Probably with an additional switch "emulate everything we know about",
which would be especially useful for usermode emulation where CPU
specifics don't matter that much.

Good points, but I don't know which is the best way to go ;) I think there are pros for both ways:

Pro "emulate everything we know about" or "one MIPS fits all": Compile your program with a -march option you want, load the binary (or now the ELF as well ;) ) into QEMU and (if QEMU has support for the selected architecture) it will run. Without the user to select any special configuration on the command line (or tweaking inside QEMUs source code). It will run correctly without the user even to think about any special QEMU configuration. This was what I assumed before investigating why my code with a special -march option didn't work.

Pro "additional parameter": FPU is a good example for this. If the processor I want to emulate has no FPU I would assume if my code uses (accidently?) FPU instructions I get exception/error/warning from QEMU. It confused me that QEMU (wrongly) executes my program with unsupported instructions (architecture) without any warning.

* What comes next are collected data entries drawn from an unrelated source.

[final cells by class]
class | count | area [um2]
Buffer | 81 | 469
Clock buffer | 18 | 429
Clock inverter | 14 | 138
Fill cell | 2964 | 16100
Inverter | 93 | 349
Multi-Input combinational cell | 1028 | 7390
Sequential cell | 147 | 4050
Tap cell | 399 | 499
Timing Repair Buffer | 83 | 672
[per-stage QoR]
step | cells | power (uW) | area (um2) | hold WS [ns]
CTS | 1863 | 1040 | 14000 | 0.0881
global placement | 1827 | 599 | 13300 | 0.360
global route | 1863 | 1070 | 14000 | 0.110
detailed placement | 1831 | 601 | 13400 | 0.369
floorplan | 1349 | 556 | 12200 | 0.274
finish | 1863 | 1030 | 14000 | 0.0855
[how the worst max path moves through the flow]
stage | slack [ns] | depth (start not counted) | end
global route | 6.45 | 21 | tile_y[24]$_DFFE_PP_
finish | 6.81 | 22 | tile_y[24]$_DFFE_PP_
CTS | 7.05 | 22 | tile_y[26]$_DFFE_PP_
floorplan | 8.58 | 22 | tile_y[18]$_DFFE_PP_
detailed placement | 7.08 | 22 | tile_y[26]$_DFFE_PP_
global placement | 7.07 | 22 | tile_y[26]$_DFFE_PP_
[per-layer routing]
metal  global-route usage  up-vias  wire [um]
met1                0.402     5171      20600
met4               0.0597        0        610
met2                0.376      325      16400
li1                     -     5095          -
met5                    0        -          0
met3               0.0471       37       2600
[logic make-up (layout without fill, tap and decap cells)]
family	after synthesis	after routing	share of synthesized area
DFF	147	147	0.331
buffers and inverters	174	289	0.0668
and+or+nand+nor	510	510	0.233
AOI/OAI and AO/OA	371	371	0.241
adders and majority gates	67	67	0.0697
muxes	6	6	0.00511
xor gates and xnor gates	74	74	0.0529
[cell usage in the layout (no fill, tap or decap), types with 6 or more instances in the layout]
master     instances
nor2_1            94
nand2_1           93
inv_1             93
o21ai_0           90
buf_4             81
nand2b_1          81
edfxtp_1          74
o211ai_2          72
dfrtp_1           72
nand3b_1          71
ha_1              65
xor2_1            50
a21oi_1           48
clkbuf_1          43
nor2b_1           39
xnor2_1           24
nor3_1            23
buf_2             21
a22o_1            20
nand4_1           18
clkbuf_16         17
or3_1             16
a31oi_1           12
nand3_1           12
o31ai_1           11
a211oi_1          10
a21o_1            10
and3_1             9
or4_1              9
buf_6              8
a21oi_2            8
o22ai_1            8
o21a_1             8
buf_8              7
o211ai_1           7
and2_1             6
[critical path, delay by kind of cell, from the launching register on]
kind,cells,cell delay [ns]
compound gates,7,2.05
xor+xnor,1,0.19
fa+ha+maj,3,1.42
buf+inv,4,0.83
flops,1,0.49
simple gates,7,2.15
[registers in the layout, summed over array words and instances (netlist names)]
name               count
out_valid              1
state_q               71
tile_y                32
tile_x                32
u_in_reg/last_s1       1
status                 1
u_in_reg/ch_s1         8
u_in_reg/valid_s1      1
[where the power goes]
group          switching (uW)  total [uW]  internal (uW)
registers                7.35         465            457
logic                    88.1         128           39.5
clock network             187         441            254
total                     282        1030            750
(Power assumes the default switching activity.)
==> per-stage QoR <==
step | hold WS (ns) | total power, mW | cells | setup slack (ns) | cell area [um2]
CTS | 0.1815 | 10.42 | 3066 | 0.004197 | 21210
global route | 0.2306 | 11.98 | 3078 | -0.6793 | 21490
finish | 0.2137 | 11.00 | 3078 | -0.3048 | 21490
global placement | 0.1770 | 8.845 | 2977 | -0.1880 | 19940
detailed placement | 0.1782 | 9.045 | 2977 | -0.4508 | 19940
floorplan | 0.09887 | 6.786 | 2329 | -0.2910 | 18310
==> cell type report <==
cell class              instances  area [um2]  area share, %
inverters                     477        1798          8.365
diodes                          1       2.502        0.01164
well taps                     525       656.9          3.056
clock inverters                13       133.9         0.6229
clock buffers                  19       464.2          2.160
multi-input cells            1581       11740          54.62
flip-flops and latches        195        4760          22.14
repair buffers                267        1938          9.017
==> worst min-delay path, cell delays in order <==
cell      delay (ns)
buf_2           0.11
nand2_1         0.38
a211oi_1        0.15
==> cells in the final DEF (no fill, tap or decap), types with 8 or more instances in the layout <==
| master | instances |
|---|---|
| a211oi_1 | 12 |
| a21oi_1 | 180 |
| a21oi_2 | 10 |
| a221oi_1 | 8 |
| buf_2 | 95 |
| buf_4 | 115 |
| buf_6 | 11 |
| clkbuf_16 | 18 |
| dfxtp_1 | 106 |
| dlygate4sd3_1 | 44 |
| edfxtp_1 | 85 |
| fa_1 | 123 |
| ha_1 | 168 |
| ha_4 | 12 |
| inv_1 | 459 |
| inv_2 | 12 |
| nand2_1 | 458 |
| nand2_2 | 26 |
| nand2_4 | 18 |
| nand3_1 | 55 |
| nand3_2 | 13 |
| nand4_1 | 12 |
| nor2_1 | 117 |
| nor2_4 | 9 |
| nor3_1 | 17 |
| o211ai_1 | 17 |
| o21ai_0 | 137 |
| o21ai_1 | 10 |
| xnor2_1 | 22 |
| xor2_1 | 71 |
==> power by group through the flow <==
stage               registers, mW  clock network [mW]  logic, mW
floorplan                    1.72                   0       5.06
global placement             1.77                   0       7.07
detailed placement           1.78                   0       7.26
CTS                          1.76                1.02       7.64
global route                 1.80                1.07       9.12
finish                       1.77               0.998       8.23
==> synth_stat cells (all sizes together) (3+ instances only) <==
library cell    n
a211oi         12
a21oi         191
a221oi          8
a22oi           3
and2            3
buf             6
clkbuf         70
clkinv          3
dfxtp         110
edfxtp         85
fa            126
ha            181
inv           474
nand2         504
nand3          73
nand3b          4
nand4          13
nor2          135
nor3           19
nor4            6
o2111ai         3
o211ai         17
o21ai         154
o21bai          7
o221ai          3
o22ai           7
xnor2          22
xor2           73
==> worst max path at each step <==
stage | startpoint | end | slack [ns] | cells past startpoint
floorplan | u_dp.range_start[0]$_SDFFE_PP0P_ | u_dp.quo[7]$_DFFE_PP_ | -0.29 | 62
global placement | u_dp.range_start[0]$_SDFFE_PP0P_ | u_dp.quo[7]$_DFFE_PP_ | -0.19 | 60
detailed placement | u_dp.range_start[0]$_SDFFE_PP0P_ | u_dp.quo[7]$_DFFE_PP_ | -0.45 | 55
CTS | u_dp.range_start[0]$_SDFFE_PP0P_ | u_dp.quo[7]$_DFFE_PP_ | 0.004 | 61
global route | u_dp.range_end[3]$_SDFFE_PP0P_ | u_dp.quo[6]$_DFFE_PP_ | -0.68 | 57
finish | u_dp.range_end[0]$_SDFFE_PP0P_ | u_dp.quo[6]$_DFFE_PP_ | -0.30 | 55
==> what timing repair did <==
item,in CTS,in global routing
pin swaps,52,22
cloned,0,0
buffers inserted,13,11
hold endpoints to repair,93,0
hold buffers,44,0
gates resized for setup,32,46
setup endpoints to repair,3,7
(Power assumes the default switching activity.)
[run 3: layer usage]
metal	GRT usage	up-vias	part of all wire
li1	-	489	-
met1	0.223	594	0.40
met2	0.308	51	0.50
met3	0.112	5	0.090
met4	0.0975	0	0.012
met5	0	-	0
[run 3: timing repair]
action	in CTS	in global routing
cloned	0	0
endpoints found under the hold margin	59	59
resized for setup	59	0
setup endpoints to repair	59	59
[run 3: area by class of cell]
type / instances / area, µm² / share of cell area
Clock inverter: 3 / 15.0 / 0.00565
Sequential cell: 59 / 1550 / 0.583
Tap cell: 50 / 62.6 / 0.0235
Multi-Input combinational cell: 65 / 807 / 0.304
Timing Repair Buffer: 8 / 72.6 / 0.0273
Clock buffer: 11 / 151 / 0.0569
[src/sv/affine_texture_span_shader_assert.svh]
// Assertion macros shared by the span shader RTL.
// Depends on clk and arst_n being visible in the module that expands them.
`ifndef AFFINE_TEXTURE_SPAN_SHADER_ASSERT_SVH
`define AFFINE_TEXTURE_SPAN_SHADER_ASSERT_SVH

// Same-cycle implication, checked out of reset.
`define ATSS_ASSERT_NOW(name, ante, cons, msg) \
	name: assert property (@(posedge clk) disable iff (!arst_n) (ante) |-> (cons)) \
		else $error(msg);

// Next-cycle implication, checked out of reset.
`define ATSS_ASSERT_NEXT(name, ante, cons, msg) \
	name: assert property (@(posedge clk) disable iff (!arst_n) (ante) |=> (cons)) \
		else $error(msg);

`endif

[src/sv/atss_pkg.sv]
// Shared types, codes and constants of the affine texture span shader.
// No dependencies; every module file imports it.
package atss_pkg;

	localparam int TEX_AXIS_BITS = 8;
	localparam int TEX_ADDR_W    = 2 * TEX_AXIS_BITS;
	localparam int TEX_DEPTH     = 1 << TEX_ADDR_W;
	localparam int UV_W          = 32;
	localparam int HALF_W        = UV_W / 2;
	localparam int TEXEL_W       = 16;
	localparam int BUMP_W        = 8;
	localparam int COLOR_W       = 8;
	localparam int LEFT_W        = 9;
	localparam int BG_W          = 8;
	localparam int LIGHT_W       = 16;
	localparam int NORM_W        = 5;
	localparam int DOT_W         = LIGHT_W + NORM_W + 2;
	localparam int CMD_W         = 2;
	localparam int IN_DATA_W     = 120;
	localparam int CFG_INDEX_W   = 3;
	localparam int CFG_DATA_W    = 16;

	// input item kinds
	localparam logic [CMD_W-1:0] CMD_TEX_WR  = 2'd0;
	localparam logic [CMD_W-1:0] CMD_BUMP_WR = 2'd1;
	localparam logic [CMD_W-1:0] CMD_SPAN    = 2'd2;
	localparam logic [CMD_W-1:0] CMD_PIXEL   = 2'd3;

	// shading modes
	localparam logic [1:0] MODE_TEXEL  = 2'd0;
	localparam logic [1:0] MODE_SHIFT  = 2'd1;
	localparam logic [1:0] MODE_NORMAL = 2'd2;
	localparam logic [1:0] MODE_BUMP   = 2'd3;

	// register indexes
	localparam logic [CFG_INDEX_W-1:0] REG_SHADE_MODE = 3'd0;
	localparam logic [CFG_INDEX_W-1:0] REG_HALF_RATE  = 3'd1;
	localparam logic [CFG_INDEX_W-1:0] REG_LIGHT_X    = 3'd2;
	localparam logic [CFG_INDEX_W-1:0] REG_LIGHT_Y    = 3'd3;
	localparam logic [CFG_INDEX_W-1:0] REG_LIGHT_Z    = 3'd4;
	localparam logic [CFG_INDEX_W-1:0] REG_PAL_OFFSET = 3'd5;

	typedef struct packed {
		logic [1:0]                shade_mode;
		logic                      half_rate;
		logic signed [LIGHT_W-1:0] light_x;
		logic signed [LIGHT_W-1:0] light_y;
		logic signed [LIGHT_W-1:0] light_z;
		logic [COLOR_W-1:0]        pal_offset;
	} cfg_t;

	// pipeline moves: load stage 1, load stage 2, load the output register
	typedef struct packed {
		logic en1;
		logic en2;
		logic en_out;
	} pipe_ctl_t;

endpackage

"one MIPS fits all" is a user friendly and QEMU easy to use option, while "additional parameter" is the option for emulation accuracy.

I'm not an ELF expert: Does ELF contain information about architecture compiled for? If yes, we can combine both ways above? Load ELF file, read architecture from it and let QEMU autoselect correct architecture features (or give error if not supported). Then we have emulation accuracy but don't need additional options.